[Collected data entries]
###

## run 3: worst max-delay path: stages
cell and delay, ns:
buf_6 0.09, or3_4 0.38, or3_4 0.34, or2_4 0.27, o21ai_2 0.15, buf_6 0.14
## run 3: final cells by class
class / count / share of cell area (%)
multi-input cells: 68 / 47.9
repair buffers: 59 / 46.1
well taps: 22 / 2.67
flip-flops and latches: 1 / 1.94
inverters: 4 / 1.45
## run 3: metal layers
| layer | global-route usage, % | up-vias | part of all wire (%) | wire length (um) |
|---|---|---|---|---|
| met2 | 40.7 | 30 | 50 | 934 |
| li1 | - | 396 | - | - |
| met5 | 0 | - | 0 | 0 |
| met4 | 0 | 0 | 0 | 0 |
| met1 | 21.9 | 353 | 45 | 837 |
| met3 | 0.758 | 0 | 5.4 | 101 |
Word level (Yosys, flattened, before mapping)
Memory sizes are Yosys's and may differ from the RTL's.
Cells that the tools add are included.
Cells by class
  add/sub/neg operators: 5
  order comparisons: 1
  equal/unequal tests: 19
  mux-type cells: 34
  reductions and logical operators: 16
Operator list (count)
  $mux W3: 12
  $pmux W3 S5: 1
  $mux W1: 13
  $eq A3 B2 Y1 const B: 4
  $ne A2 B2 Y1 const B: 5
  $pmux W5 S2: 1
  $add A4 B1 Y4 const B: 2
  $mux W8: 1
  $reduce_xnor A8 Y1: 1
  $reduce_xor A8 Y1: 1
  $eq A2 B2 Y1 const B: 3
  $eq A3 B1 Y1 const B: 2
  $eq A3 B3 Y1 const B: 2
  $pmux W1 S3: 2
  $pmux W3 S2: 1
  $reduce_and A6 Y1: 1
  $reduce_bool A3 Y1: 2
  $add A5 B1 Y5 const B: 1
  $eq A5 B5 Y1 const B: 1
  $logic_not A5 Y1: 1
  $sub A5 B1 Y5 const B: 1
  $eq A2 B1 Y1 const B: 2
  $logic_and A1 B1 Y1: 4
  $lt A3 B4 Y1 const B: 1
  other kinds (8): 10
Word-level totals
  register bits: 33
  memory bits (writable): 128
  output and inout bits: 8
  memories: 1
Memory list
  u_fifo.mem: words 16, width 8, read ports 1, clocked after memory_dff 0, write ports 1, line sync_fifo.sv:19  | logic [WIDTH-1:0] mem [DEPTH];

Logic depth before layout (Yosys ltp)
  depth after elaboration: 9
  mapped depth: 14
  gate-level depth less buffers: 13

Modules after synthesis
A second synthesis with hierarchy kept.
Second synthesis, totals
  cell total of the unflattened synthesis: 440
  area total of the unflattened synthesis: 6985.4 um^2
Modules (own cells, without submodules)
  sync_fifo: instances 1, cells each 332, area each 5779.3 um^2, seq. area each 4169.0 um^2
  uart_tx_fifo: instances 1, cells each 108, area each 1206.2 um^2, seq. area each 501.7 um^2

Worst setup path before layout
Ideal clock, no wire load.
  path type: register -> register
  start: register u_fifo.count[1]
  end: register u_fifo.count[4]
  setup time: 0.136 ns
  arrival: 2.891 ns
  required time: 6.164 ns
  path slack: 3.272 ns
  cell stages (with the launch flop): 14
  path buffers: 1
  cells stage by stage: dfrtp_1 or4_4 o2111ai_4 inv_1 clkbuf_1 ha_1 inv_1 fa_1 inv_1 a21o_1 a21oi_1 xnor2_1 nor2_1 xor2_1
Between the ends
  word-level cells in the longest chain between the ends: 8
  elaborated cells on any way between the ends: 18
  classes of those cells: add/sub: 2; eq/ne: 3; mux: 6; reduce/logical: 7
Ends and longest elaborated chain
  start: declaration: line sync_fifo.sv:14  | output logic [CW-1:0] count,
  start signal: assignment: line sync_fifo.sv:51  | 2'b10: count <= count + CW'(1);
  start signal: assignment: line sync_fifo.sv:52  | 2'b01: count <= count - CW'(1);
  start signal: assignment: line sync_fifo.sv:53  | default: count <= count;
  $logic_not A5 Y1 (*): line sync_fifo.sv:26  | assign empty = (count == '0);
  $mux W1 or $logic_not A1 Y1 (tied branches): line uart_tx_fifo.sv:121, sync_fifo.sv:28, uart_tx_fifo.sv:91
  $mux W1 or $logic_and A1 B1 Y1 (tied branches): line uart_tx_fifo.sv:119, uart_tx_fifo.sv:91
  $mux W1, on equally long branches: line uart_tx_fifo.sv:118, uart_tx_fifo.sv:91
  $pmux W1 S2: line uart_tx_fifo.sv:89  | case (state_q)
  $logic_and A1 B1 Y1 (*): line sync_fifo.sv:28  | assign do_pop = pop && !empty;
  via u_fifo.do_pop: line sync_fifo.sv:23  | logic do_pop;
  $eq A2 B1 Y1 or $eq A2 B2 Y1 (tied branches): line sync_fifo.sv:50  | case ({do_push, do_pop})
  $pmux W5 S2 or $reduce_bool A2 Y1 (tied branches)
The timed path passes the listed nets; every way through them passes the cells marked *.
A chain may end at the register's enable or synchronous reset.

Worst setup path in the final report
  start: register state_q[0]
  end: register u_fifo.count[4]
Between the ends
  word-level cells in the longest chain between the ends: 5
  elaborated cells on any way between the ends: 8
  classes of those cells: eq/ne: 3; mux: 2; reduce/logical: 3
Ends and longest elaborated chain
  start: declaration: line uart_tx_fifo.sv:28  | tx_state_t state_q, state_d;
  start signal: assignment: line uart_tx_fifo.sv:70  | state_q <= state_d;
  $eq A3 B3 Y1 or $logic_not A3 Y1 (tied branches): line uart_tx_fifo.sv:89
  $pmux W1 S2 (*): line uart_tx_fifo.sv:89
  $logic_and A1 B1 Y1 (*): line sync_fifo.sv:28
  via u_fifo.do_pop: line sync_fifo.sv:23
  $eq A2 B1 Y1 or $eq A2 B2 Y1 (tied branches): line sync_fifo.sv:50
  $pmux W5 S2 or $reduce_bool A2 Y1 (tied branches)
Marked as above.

###

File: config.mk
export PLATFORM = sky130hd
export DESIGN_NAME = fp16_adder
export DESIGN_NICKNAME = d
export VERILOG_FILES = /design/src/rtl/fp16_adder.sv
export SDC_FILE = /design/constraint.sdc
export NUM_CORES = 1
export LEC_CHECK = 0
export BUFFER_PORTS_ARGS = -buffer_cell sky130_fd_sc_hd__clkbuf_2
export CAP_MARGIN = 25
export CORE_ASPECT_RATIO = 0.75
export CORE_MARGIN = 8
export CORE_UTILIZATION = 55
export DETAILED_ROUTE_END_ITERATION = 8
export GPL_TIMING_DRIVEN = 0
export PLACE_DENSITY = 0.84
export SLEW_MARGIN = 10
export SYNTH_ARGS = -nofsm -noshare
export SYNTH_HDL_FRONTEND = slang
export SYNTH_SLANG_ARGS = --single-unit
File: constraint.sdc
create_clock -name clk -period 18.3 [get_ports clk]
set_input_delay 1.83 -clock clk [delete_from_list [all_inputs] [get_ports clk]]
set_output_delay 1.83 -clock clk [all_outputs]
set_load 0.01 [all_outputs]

###

▸ Your instructions
Look above for the line holding "B3 Y1 const B: 2". Print it and every line after it, exactly, through the line holding "B4 Y1 const B: 1".

▸ Response box
  $eq A3 B3 Y1 const B: 2
  $pmux W1 S3: 2
  $pmux W3 S2: 1
  $reduce_and A6 Y1: 1
  $reduce_bool A3 Y1: 2
  $add A5 B1 Y5 const B: 1
  $eq A5 B5 Y1 const B: 1
  $logic_not A5 Y1: 1
  $sub A5 B1 Y5 const B: 1
  $eq A2 B1 Y1 const B: 2
  $logic_and A1 B1 Y1: 4
  $lt A3 B4 Y1 const B: 1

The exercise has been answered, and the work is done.